Each line below must be set down exactly as it stands.
*** Extracted records ***
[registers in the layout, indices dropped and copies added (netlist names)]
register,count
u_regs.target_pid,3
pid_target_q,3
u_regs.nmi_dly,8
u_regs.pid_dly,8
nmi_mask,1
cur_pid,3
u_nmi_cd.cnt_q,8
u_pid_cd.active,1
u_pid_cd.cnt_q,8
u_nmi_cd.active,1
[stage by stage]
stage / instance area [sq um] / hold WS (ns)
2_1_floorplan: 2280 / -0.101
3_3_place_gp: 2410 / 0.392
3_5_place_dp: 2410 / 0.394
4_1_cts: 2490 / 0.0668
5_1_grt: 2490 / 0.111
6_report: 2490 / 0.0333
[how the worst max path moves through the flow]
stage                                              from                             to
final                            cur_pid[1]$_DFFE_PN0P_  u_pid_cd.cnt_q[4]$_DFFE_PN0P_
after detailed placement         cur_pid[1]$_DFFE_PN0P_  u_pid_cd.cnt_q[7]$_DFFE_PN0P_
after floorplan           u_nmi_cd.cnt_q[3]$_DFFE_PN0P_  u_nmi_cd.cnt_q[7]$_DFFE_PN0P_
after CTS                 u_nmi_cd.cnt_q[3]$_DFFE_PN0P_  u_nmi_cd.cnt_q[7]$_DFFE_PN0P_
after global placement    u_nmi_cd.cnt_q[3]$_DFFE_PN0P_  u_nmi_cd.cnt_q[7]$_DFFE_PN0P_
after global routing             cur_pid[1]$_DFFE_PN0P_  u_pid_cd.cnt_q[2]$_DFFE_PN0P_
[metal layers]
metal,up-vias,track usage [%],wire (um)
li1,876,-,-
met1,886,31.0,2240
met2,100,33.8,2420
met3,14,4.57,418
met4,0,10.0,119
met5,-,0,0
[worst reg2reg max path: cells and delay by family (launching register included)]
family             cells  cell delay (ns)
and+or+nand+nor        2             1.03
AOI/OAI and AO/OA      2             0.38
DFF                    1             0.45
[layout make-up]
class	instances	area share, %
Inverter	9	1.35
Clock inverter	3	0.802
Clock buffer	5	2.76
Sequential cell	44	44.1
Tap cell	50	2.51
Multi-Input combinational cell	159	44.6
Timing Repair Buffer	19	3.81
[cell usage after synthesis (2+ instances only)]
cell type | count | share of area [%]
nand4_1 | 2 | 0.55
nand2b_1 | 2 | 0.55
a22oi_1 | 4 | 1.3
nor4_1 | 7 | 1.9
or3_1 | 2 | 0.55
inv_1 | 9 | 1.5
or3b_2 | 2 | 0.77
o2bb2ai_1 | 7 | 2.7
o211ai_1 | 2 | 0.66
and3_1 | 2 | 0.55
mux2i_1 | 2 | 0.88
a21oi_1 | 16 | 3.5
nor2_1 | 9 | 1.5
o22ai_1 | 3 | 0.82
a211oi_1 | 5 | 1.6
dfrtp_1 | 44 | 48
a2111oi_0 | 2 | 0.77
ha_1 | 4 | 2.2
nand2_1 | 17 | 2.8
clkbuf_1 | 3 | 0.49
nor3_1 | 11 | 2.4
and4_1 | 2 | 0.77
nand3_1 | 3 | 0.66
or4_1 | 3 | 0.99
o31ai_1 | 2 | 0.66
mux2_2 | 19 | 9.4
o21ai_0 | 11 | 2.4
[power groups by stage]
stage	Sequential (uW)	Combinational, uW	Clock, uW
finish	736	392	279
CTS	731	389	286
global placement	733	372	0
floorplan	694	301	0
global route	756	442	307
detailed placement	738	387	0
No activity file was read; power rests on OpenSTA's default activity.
*** End of Extracted records ***
Response to this exercise.
[registers in the layout, indices dropped and copies added (netlist names)]
register,count
u_regs.target_pid,3
pid_target_q,3
u_regs.nmi_dly,8
u_regs.pid_dly,8
nmi_mask,1
cur_pid,3
u_nmi_cd.cnt_q,8
u_pid_cd.active,1
u_pid_cd.cnt_q,8
u_nmi_cd.active,1
[stage by stage]
stage / instance area [sq um] / hold WS (ns)
2_1_floorplan: 2280 / -0.101
3_3_place_gp: 2410 / 0.392
3_5_place_dp: 2410 / 0.394
4_1_cts: 2490 / 0.0668
5_1_grt: 2490 / 0.111
6_report: 2490 / 0.0333
[how the worst max path moves through the flow]
stage                                              from                             to
final                            cur_pid[1]$_DFFE_PN0P_  u_pid_cd.cnt_q[4]$_DFFE_PN0P_
after detailed placement         cur_pid[1]$_DFFE_PN0P_  u_pid_cd.cnt_q[7]$_DFFE_PN0P_
after floorplan           u_nmi_cd.cnt_q[3]$_DFFE_PN0P_  u_nmi_cd.cnt_q[7]$_DFFE_PN0P_
after CTS                 u_nmi_cd.cnt_q[3]$_DFFE_PN0P_  u_nmi_cd.cnt_q[7]$_DFFE_PN0P_
after global placement    u_nmi_cd.cnt_q[3]$_DFFE_PN0P_  u_nmi_cd.cnt_q[7]$_DFFE_PN0P_
after global routing             cur_pid[1]$_DFFE_PN0P_  u_pid_cd.cnt_q[2]$_DFFE_PN0P_
[metal layers]
metal,up-vias,track usage [%],wire (um)
li1,876,-,-
met1,886,31.0,2240
met2,100,33.8,2420
met3,14,4.57,418
met4,0,10.0,119
met5,-,0,0
[worst reg2reg max path: cells and delay by family (launching register included)]
family             cells  cell delay (ns)
and+or+nand+nor        2             1.03
AOI/OAI and AO/OA      2             0.38
DFF                    1             0.45
[layout make-up]
class	instances	area share, %
Inverter	9	1.35
Clock inverter	3	0.802
Clock buffer	5	2.76
Sequential cell	44	44.1
Tap cell	50	2.51
Multi-Input combinational cell	159	44.6
Timing Repair Buffer	19	3.81
[cell usage after synthesis (2+ instances only)]
cell type | count | share of area [%]
nand4_1 | 2 | 0.55
nand2b_1 | 2 | 0.55
a22oi_1 | 4 | 1.3
nor4_1 | 7 | 1.9
or3_1 | 2 | 0.55
inv_1 | 9 | 1.5
or3b_2 | 2 | 0.77
o2bb2ai_1 | 7 | 2.7
o211ai_1 | 2 | 0.66
and3_1 | 2 | 0.55
mux2i_1 | 2 | 0.88
a21oi_1 | 16 | 3.5
nor2_1 | 9 | 1.5
o22ai_1 | 3 | 0.82
a211oi_1 | 5 | 1.6
dfrtp_1 | 44 | 48
a2111oi_0 | 2 | 0.77
ha_1 | 4 | 2.2
nand2_1 | 17 | 2.8
clkbuf_1 | 3 | 0.49
nor3_1 | 11 | 2.4
and4_1 | 2 | 0.77
nand3_1 | 3 | 0.66
or4_1 | 3 | 0.99
o31ai_1 | 2 | 0.66
mux2_2 | 19 | 9.4
o21ai_0 | 11 | 2.4
[power groups by stage]
stage	Sequential (uW)	Combinational, uW	Clock, uW
finish	736	392	279
CTS	731	389	286
global placement	733	372	0
floorplan	694	301	0
global route	756	442	307
detailed placement	738	387	0
No activity file was read; power rests on OpenSTA's default activity.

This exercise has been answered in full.